According to the New York Times, anxiety tops the chart in the mental illness hit parade. Yay, we’re number one; we’re number one.
Before we celebrate, understand, according to this article and the attendant research, anything that doesn’t feel particularly good falls under the heading of general anxiety. Worry about finances, dread over natural and manmade disasters, fear of flying or water or heights or disease. The nagging feeling that whenever the bell tolls, it tolls for me.
Have you ever had trouble sleeping? Do you ever self-medicate? Do little things irritate you disproportionately?
About that last one.
Yeah, well, maybe so. I have a list of major sources of irritation, made up of things so trivial, that the fact they bother me really, really bothers me and keeps me awake at night and drives me to self medicate.
Fortunately, my list does not include the top five words and phrases which, according to a Marist college poll, most irritate Americans.

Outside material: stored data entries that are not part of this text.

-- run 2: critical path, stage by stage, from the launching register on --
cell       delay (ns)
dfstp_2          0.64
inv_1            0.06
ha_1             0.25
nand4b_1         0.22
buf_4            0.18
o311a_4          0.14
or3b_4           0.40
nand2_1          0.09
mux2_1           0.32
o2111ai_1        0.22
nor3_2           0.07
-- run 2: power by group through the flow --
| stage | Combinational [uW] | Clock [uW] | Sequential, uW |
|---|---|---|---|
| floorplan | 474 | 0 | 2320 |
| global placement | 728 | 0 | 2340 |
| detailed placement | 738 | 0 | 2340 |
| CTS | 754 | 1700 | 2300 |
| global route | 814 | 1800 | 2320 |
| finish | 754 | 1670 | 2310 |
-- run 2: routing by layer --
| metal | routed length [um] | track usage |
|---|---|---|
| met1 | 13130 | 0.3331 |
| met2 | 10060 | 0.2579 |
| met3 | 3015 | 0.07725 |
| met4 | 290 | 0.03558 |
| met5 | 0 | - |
## src/hw/exc_seq_pkg.sv

```systemverilog
// Package for the exception sequencer: register map, vectors and types.
// Assumes a single 100 MHz system clock domain and a 32-bit core datapath.
package exc_seq_pkg;

  // ---------------------------------------------------------------
  // Register map (APB byte addresses)
  // ---------------------------------------------------------------
  localparam logic [7:0] EVT_STATUS_OFFSET = 8'h00;
  localparam logic [7:0] EVT_MASK_OFFSET   = 8'h04;
  localparam logic [7:0] LAST_EXC_OFFSET   = 8'h08;
  localparam logic [4:0] EVT_MASK_RESET    = 5'h00;
  localparam int         EVT_WIDTH         = 5;
  // Event bit positions
  localparam int EVT_POR_BIT  = 0;
  localparam int EVT_MRST_BIT = 1;
  localparam int EVT_AERR_BIT = 2;
  localparam int EVT_INT_BIT  = 3;
  localparam int EVT_INSN_BIT = 4;

  // ---------------------------------------------------------------
  // Vector numbers and fixed levels
  // ---------------------------------------------------------------
  localparam logic [7:0] VEC_POR_PC     = 8'h00;
  localparam logic [7:0] VEC_MRST_PC    = 8'h02;
  localparam logic [7:0] VEC_ILLEGAL    = 8'h04;
  localparam logic [7:0] VEC_SLOT_ILL   = 8'h06;
  localparam logic [7:0] VEC_CPU_AERR   = 8'h09;
  localparam logic [7:0] VEC_XFER_AERR  = 8'h0A;
  localparam logic [7:0] VEC_NMI        = 8'h0B;
  localparam logic [7:0] VEC_USER_BREAK = 8'h0C;
  localparam logic [3:0] NMI_LEVEL      = 4'hF;
  localparam logic [3:0] BREAK_LEVEL    = 4'hF;
  localparam logic [3:0] MASK_ON_RESET  = 4'hF;
  localparam logic [31:0] VBR_ON_RESET  = 32'h0000_0000;
  localparam logic [31:0] WORD_BYTES    = 32'h0000_0004;
  localparam int          MASK_LSB      = 4;

  // ---------------------------------------------------------------
  // Types
  // ---------------------------------------------------------------
  typedef enum logic [3:0] {
    OP_OTHER, OP_UNDEFINED, OP_JUMP, OP_JUMP_SUB, OP_BRANCH, OP_BRANCH_SUB,
    OP_RETURN, OP_EXC_RETURN, OP_DBR_FALSE, OP_DBR_TRUE, OP_FAR_BRANCH,
    OP_FAR_BRANCH_SUB, OP_BR_TRUE, OP_BR_FALSE, OP_TRAP
  } op_class_type;

  typedef enum {
    ST_IDLE, ST_RST_PC, ST_RST_SP, ST_WAIT_DONE, ST_PUSH_SR, ST_PUSH_PC, ST_FETCH_VEC
  } seq_state_type;

  typedef struct packed {
    logic        req;
    logic        we;
    logic [31:0] addr;
    logic [31:0] wdata;
  } mem_req_type;

  typedef struct packed {
    logic        pc_load;
    logic        sp_load;
    logic        sr_load;
    logic        vbr_load;
    logic [31:0] pc_value;
    logic [31:0] sp_value;
    logic [31:0] sr_value;
    logic [31:0] vbr_value;
  } core_load_type;

endpackage

```

## src/hw/cpu_exception_sequencer.sv

```systemverilog
// Exception sequencer: arbitration, reset entry and general entry.
// Assumes decoder, interrupt controller and memory port on pclk; reset
// pins arrive asynchronously and are synchronised here.
`timescale 1ns/1ns
module cpu_exception_sequencer
  import exc_seq_pkg::*;
(
  input  wire logic          pclk,
  input  wire logic          presetn,
  // APB slave
  input  wire logic          psel,
  input  wire logic          penable,
  input  wire logic          pwrite,
  input  wire logic [7:0]    paddr,
  input  wire logic [31:0]   pwdata,
  output logic [31:0]        prdata,
  output logic               pready,
  output logic               pslverr,
  output logic               irq,
  // Reset pins (asynchronous)
  input  wire logic          power_on_reset_pin,
  input  wire logic          manual_reset_pin,
  // Decoder and pipeline
  input  wire logic          decode_valid,
  input  wire op_class_type  decode_class,
  input  wire logic [7:0]    trap_vector,
  input  wire logic          insn_complete,
  input  wire logic [31:0]   core_pc,
  input  wire logic [31:0]   core_sp,
  input  wire logic [31:0]   core_sr,
  input  wire logic [31:0]   core_vbr,
  // Address error and interrupt sources
  input  wire logic          cpu_addr_err,
  input  wire logic          xfer_addr_err,
  input  wire logic          nmi_req,
  input  wire logic          break_req,
  input  wire logic          ext_int_req,
  input  wire logic [3:0]    ext_int_level,
  input  wire logic [7:0]    ext_int_vector,
  input  wire logic          periph_int_req,
  input  wire logic [3:0]    periph_int_level,
  input  wire logic [7:0]    periph_int_vector,
  output logic               int_ack,
  // Memory port
  output mem_req_type        mem_out,
  input  wire logic          mem_ack,
  input  wire logic [31:0]   mem_rdata,
  // Core register loads
  output core_load_type      core_load,
  output logic               core_hold
);

  // ---------------------------------------------------------------
  // State
  // ---------------------------------------------------------------
  typedef struct packed {
    logic [1:0]          por_sync;
    logic [1:0]          mrst_sync;
    logic                por_prev;
    logic                mrst_prev;
    seq_state_type       state;
    logic                in_slot;
    logic                cpu_aerr_pend;
    logic                xfer_aerr_pend;
    logic                is_reset;
    logic                is_int;
    logic [7:0]          vec;
    logic [3:0]          level;
    logic [31:0]         pc_cap;
    logic [31:0]         sp_cap;
    logic [31:0]         sr_cap;
    logic [31:0]         vbr_cap;
    logic [31:0]         pc_fetched;
    logic [EVT_WIDTH-1:0] evt_status;
    logic [EVT_WIDTH-1:0] evt_mask;
    logic                irq;
    logic                int_ack;
    logic                hold;
    logic [31:0]         prdata;
    logic                pready;
    logic                pslverr;
    mem_req_type         mem;
    core_load_type       load;
  } seq_regs_type;

  seq_regs_type q;
  seq_regs_type d;

  // ---------------------------------------------------------------
  // Helpers
  // ---------------------------------------------------------------
  function automatic logic is_delayed(input op_class_type c);
    unique case (c)
      OP_JUMP, OP_JUMP_SUB, OP_BRANCH, OP_BRANCH_SUB, OP_RETURN, OP_EXC_RETURN,
      OP_DBR_FALSE, OP_DBR_TRUE, OP_FAR_BRANCH, OP_FAR_BRANCH_SUB: return 1'b1;
      default: return 1'b0;
    endcase
  endfunction

  function automatic logic is_pc_modify(input op_class_type c);
    return is_delayed(c) || c == OP_BR_TRUE || c == OP_BR_FALSE || c == OP_TRAP;
  endfunction

  // Byte offset of a vector entry
  function automatic logic [31:0] vec_offset(input logic [7:0] v);
    return {22'h0, v, 2'b00};
  endfunction

  // Pin edges, read from second synchroniser stage only
  logic por_rise;
  logic mrst_rise;
  assign por_rise  = q.por_sync[1] && !q.por_prev;
  assign mrst_rise = q.mrst_sync[1] && !q.mrst_prev && q.por_sync[1];

  // Interrupt acceptance against the current mask
  logic [3:0] cur_mask;
  logic       ext_ok;
  logic       periph_ok;
  logic       any_async;
  assign cur_mask  = core_sr[MASK_LSB +: 4];
  assign ext_ok    = ext_int_req && (ext_int_level > cur_mask);
  assign periph_ok = periph_int_req && (periph_int_level > cur_mask);
  assign any_async = q.cpu_aerr_pend || xfer_addr_err || cpu_addr_err || q.xfer_aerr_pend
                     || nmi_req || (break_req && BREAK_LEVEL > cur_mask) || ext_ok
                     || periph_ok;

  // APB phase decode
  logic apb_access;
  logic apb_wr;
  logic [EVT_WIDTH-1:0] evt_set; // Events raised this cycle
  assign apb_access = psel && penable && q.pready;
  assign apb_wr     = apb_access && pwrite;

  // ---------------------------------------------------------------
  // Next-state logic
  // ---------------------------------------------------------------
  always_comb begin
    d = q;
    d.load.pc_load  = 1'b0;
    d.load.sp_load  = 1'b0;
    d.load.sr_load  = 1'b0;
    d.load.vbr_load = 1'b0;
    d.int_ack       = 1'b0;
    evt_set         = '0;
    d.por_sync      = {q.por_sync[0], power_on_reset_pin};
    d.mrst_sync     = {q.mrst_sync[0], manual_reset_pin};
    d.por_prev      = q.por_sync[1];
    d.mrst_prev     = q.mrst_sync[1];
    // Address errors are pulses; hold them until taken
    d.cpu_aerr_pend  = q.cpu_aerr_pend || cpu_addr_err;
    d.xfer_aerr_pend = q.xfer_aerr_pend || xfer_addr_err;

    // Sequencer
    unique case (q.state)
      ST_IDLE: begin
        if (decode_valid) begin
          d.in_slot = is_delayed(decode_class);
          if (any_async) begin
            // Highest pending source wins; taken once current insn ends
            d.in_slot  = 1'b0;
            d.is_int   = 1'b0;
            d.level    = cur_mask;
            d.state    = ST_WAIT_DONE;
            if (q.cpu_aerr_pend || cpu_addr_err) begin
              d.vec           = VEC_CPU_AERR;
              d.cpu_aerr_pend = 1'b0;
            end else if (q.xfer_aerr_pend || xfer_addr_err) begin
              d.vec            = VEC_XFER_AERR;
              d.xfer_aerr_pend = 1'b0;
            end else if (nmi_req) begin
              d.vec    = VEC_NMI;
              d.is_int = 1'b1;
              d.level  = NMI_LEVEL;
            end else if (break_req && BREAK_LEVEL > cur_mask) begin
              d.vec    = VEC_USER_BREAK;
              d.is_int = 1'b1;
              d.level  = BREAK_LEVEL;
            end else if (ext_ok) begin
              d.vec    = ext_int_vector;
              d.is_int = 1'b1;
              d.level  = ext_int_level;
            end else begin
              d.vec    = periph_int_vector;
              d.is_int = 1'b1;
              d.level  = periph_int_level;
            end
            d.int_ack = d.is_int;
          end else if (q.in_slot && (decode_class == OP_UNDEFINED
                                     || is_pc_modify(decode_class))) begin
            d.vec   = VEC_SLOT_ILL;
            d.is_int = 1'b0;
            d.in_slot = 1'b0;
            d.state = ST_WAIT_DONE;
          end else if (decode_class == OP_UNDEFINED) begin
            d.vec   = VEC_ILLEGAL;
            d.is_int = 1'b0;
            d.state = ST_WAIT_DONE;
          end else if (decode_class == OP_TRAP) begin
            d.vec   = trap_vector;
            d.is_int = 1'b0;
            d.state = ST_WAIT_DONE;
          end
        end
      end
      ST_WAIT_DONE: begin
        // Snapshot the core once the instruction in flight has retired
        if (insn_complete) begin
          d.pc_cap  = core_pc;
          d.sp_cap  = core_sp - WORD_BYTES;
          d.sr_cap  = core_sr;
          d.vbr_cap = core_vbr;
          d.state   = ST_PUSH_SR;
          d.mem     = '{req: 1'b1, we: 1'b1, addr: core_sp - WORD_BYTES, wdata: core_sr};
        end
      end
      ST_PUSH_SR: begin
        if (mem_ack) begin
          d.sp_cap = q.sp_cap - WORD_BYTES;
          d.state  = ST_PUSH_PC;
          d.mem    = '{req: 1'b1, we: 1'b1, addr: q.sp_cap - WORD_BYTES, wdata: q.pc_cap};
        end
      end
      ST_PUSH_PC: begin
        if (mem_ack) begin
          d.state = ST_FETCH_VEC;
          d.mem   = '{req: 1'b1, we: 1'b0, addr: q.vbr_cap + vec_offset(q.vec), wdata: 32'h0};
        end
      end
      ST_FETCH_VEC: begin
        if (mem_ack) begin
          d.mem            = '0;
          d.state          = ST_IDLE;
          d.load.pc_load   = 1'b1;
          d.load.pc_value  = mem_rdata;
          d.load.sp_load   = 1'b1;
          d.load.sp_value  = q.sp_cap;
          d.load.sr_load   = 1'b1;
          d.load.sr_value  = q.sr_cap;
          if (q.is_int) begin
            d.load.sr_value[MASK_LSB +: 4] = q.level;
          end
          evt_set[q.is_int ? EVT_INT_BIT
                       : (q.vec == VEC_CPU_AERR || q.vec == VEC_XFER_AERR) ? EVT_AERR_BIT
                       : EVT_INSN_BIT] = 1'b1;
        end
      end
      ST_RST_PC: begin
        if (mem_ack) begin
          d.pc_fetched = mem_rdata;
          d.state      = ST_RST_SP;
          d.mem.addr   = vec_offset(q.vec + 8'h01);
        end
      end
      ST_RST_SP: begin
        if (mem_ack) begin
          d.mem            = '0;
          d.state          = ST_IDLE;
          d.load.pc_load   = 1'b1;
          d.load.pc_value  = q.pc_fetched;
          d.load.sp_load   = 1'b1;
          d.load.sp_value  = mem_rdata;
          d.load.vbr_load  = 1'b1;
          d.load.vbr_value = VBR_ON_RESET;
          d.load.sr_load   = 1'b1;
          d.load.sr_value  = core_sr;
          d.load.sr_value[MASK_LSB +: 4] = MASK_ON_RESET;
        end
      end
    endcase

    // Resets override any sequence in flight
    if (!q.por_sync[1]) begin
      d.state   = ST_IDLE;
      d.mem     = '0;
      d.in_slot = 1'b0;
    end else if (por_rise || mrst_rise) begin
      d.is_reset = 1'b1;
      d.is_int   = 1'b0;
      d.in_slot  = 1'b0;
      d.cpu_aerr_pend  = 1'b0;
      d.xfer_aerr_pend = 1'b0;
      d.vec      = por_rise ? VEC_POR_PC : VEC_MRST_PC;
      d.state    = ST_RST_PC;
      d.mem      = '{req: 1'b1, we: 1'b0, addr: vec_offset(d.vec), wdata: 32'h0};
      evt_set[por_rise ? EVT_POR_BIT : EVT_MRST_BIT] = 1'b1;
    end else if (q.state == ST_WAIT_DONE && insn_complete) begin
      d.is_reset = 1'b0;
    end

    // APB: read data and error registered in setup so they stand with pready;
    // writes land in the access cycle, and a hardware set wins over a clear
    d.pready     = psel && !penable;
    d.pslverr    = 1'b0;
    d.prdata     = 32'h0;
    d.evt_status = q.evt_status | evt_set;
    unique case (paddr)
      EVT_STATUS_OFFSET: begin
        if (d.pready) d.prdata[EVT_WIDTH-1:0] = q.evt_status;
        if (apb_wr) d.evt_status = (q.evt_status & ~pwdata[EVT_WIDTH-1:0]) | evt_set;
      end
      EVT_MASK_OFFSET: begin
        if (d.pready) d.prdata[EVT_WIDTH-1:0] = q.evt_mask;
        if (apb_wr) d.evt_mask = pwdata[EVT_WIDTH-1:0];
      end
      LAST_EXC_OFFSET: if (d.pready) d.prdata = {19'h0, q.is_int, q.level, q.vec};
      default: d.pslverr = d.pready;
    endcase

    // Level interrupt from masked sticky events
    d.irq  = |(d.evt_status & d.evt_mask);
    d.hold = (d.state != ST_IDLE) || !q.por_sync[1];
  end

  // ---------------------------------------------------------------
  // State register
  // ---------------------------------------------------------------
  always_ff @(posedge pclk or negedge presetn) begin
    if (!presetn) begin
      q          <= '0;
      q.state    <= ST_IDLE;
      q.evt_mask <= EVT_MASK_RESET;
      q.hold     <= 1'b1;
    end else begin
      q <= d;
    end
  end

  // Outputs straight from the state register
  assign prdata    = q.prdata;
  assign pready    = q.pready;
  assign pslverr   = q.pslverr;
  assign irq       = q.irq;
  assign int_ack   = q.int_ack;
  assign mem_out   = q.mem;
  assign core_load = q.load;
  assign core_hold = q.hold;
endmodule // cpu_exception_sequencer

```

## config.mk

```make
export PLATFORM = sky130hd
export DESIGN_NAME = cpu_exception_sequencer
export DESIGN_NICKNAME = d
export VERILOG_FILES = /design/src/hw/exc_seq_pkg.sv /design/src/hw/cpu_exception_sequencer.sv
export SDC_FILE = /design/constraint.sdc
export NUM_CORES = 1
export LEC_CHECK = 0
export BUFFER_PORTS_ARGS = -buffer_cell sky130_fd_sc_hd__buf_2
export CAP_MARGIN = 20
export CORE_MARGIN = 2
export CORE_UTILIZATION = 35
export DETAILED_ROUTE_END_ITERATION = 10
export SLEW_MARGIN = 20
export SYNTH_ARGS = -nofsm -noshare
export SYNTH_HDL_FRONTEND = slang
export SYNTH_SLANG_ARGS = --single-unit
export TNS_END_PERCENT = 5
```

## constraint.sdc

```tcl
create_clock -name pclk -period 6.9 [get_ports pclk]
set_clock_uncertainty 0.2 [all_clocks]
set_input_delay 0.345 -clock pclk [delete_from_list [all_inputs] [get_ports pclk]]
set_output_delay 0.345 -clock pclk [all_outputs]
set_load 0.01 [all_outputs]
```

### After elaboration in Yosys (flattened, before gate mapping)

Memories as Yosys holds them, arrays and structs flattened.
Cells that the tools add are included.

| operators by class | value |
|---|---|
| bitwise operators | 6 |
| equal/unequal tests | 29 |
| add/sub/neg operators | 4 |
| reductions and logical operators | 52 |
| $lt $le $gt $ge | 7 |
| multiplexer cells | 84 |

Operator list:

| cell | count |
|---|---|
| case mux 32 bit (6 select lines) | 2 |
| two-way mux 66 bit | 5 |
| two-way mux 32 bit | 10 |
| two-way mux 198 bit | 1 |
| two-way mux 96 bit | 2 |
| case mux 96 bit (2 select lines) | 1 |
| case mux 32 bit (5 select lines) | 1 |
| equality test 32 x 3 -> 1 bit, second input constant | 4 |
| two-way mux 35 bit | 2 |
| two-way mux 69 bit | 1 |
| two-way mux 33 bit | 2 |
| two-way mux 13 bit | 5 |
| equality test 32 x 2 -> 1 bit, second input constant | 2 |
| case mux 32 bit (2 select lines) | 1 |
| subtractor 32 x 3 -> 32 bit, second input constant | 2 |
| two-way mux 5 bit | 10 |
| two-way mux 9 bit | 5 |
| adder 32 x 10 -> 32 bit | 1 |
| equality test 32 x 1 -> 1 bit, second input constant | 1 |
| logical NOT 32 bit | 1 |
| nonzero test 32 bit | 1 |
| two-way mux 27 bit | 1 |
| equality test 8 x 4 -> 1 bit, second input constant | 3 |
| two-way mux 12 bit | 2 |
| other kinds (40) | 116 |

| storage, ports and cells | value |
|---|---|
| output and inout bits | 235 |
| bits of input ports | 252 |
| memories | 2 |
| memory bits (read-only) | 32 |
| register bits after elaboration | 428 |
| word-level logic and storage cells | 220 |

Memory list:

| memory | depth | bits a word | rd ports | clocked after Yosys merged registers in | write ports | RTL line | source |
|---|---|---|---|---|---|---|---|
| (name not given) | 16 | 1 | 1 | 0 | 0 | cpu_exception_sequencer.sv:93 | `unique case (c)` |
| (name not given) | 16 | 1 | 1 | 0 | 0 | cpu_exception_sequencer.sv:93 |  |

### Logic depth before layout (Yosys ltp)

| logic depth | value |
|---|---|
| depth in word-level cells | 23 |
| mapped depth | 10 |
| depth with buffers taken out | 8 |

### Least setup slack after synthesis

Ideal clock, no wire load.

| path | value |
|---|---|
| path type | reg-to-reg |
| start point | reg q[409] (netlist name) |
| end point | reg q (netlist bit mem_out[58]) |
| data arrival time | 2.325 ns |
| path buffers | 1 |
| clock period less this slack | 2.643 ns |
| setup time | 0.118 ns |
| slack | 4.257 ns |
| stages on the path, launching flop included | 10 |
| data required time | 6.582 ns |
| cell sequence | dfrtp_1 > ha_1 > fa_1 > a211oi_1 > o21ai_0 > clkbuf_1 > nand4_1 > xnor2_1 > a32o_1 > a21o_1 |

| on the way | value |
|---|---|
| longest elaborated chain between the ends | 5 |

RTL lines:

| element | RTL line | source |
|---|---|---|
| start: declaration | cpu_exception_sequencer.sv:86 | `seq_regs_type q;` |
| adder 32 x 10 -> 32 bit | cpu_exception_sequencer.sv:226 | `d.mem = '{req: 1'b1, we: 1'b0, addr: q.vbr_cap + vec_offset(q.vec), wdata: 32'h0};` |
| two-way mux 66 bit | cpu_exception_sequencer.sv:224 | `if (mem_ack) begin` |
| case mux 32 bit (6 select lines) | cpu_exception_sequencer.sv:154 | `unique case (q.state)` |
| two-way mux 66 bit | cpu_exception_sequencer.sv:276 | `end else if (por_rise \|\| mrst_rise) begin` |
| two-way mux 66 bit | cpu_exception_sequencer.sv:272 | `if (!q.por_sync[1]) begin` |

Every way passes these cells. The select of a mux whose other input is x is not followed.
A chain may end at the register's enable or synchronous reset.

### Final worst setup path

| path | value |
|---|---|
| start point | reg q[433] (netlist name) |
| end point | reg q (netlist bit core_load[127]) |

| on the way | value |
|---|---|
| longest elaborated chain between the ends | 3 |
| elaborated cells between the ends (all ways) | 7 |
| those cells by class | eq/ne: 4; mux: 1; reduce/logical: 2 |

RTL lines:

| element | RTL line |
|---|---|
| equality test 32 x 3 -> 1 bit or equality test 32 x 2 -> 1 bit (tied branches) | cpu_exception_sequencer.sv:154 |
| != test 2 bit (no source line) or nonzero test 2 bit (tied branches) | n/a |
| AND reduction 3 bit (no source line) | n/a |

Several ways; a longest one is shown, not always the timed one.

It’s a benign, unimaginative list, and includes some phrases that really are quite necessary if one doesn’t want to sound like a windbag pundit. “Anyway,” for example, and “you know.” Why not just take “and” away from us and be done with it.
If masses of people were sputtering “ergo” or “heretofore,” that would be a different matter. But even the apparently hated “whatever” surely has a place in daily dialogue.
I suppose if a tolling bell with my name on it were poised atop my head, ready to explode, I could come up with a pretty ordinary phrase that grates on me no end: “This particular point in time.” I don’t have to parse all its problems for you, for YOU, who unfailingly correct my grammar on a daily basis. The perfectly adequate “now” or “then,” depending on the context, could take the place of that jumble.
Whatever. You know, at this particular point, I’m not going to lose any sleep over it. Anyway, not when it's time to self medicate.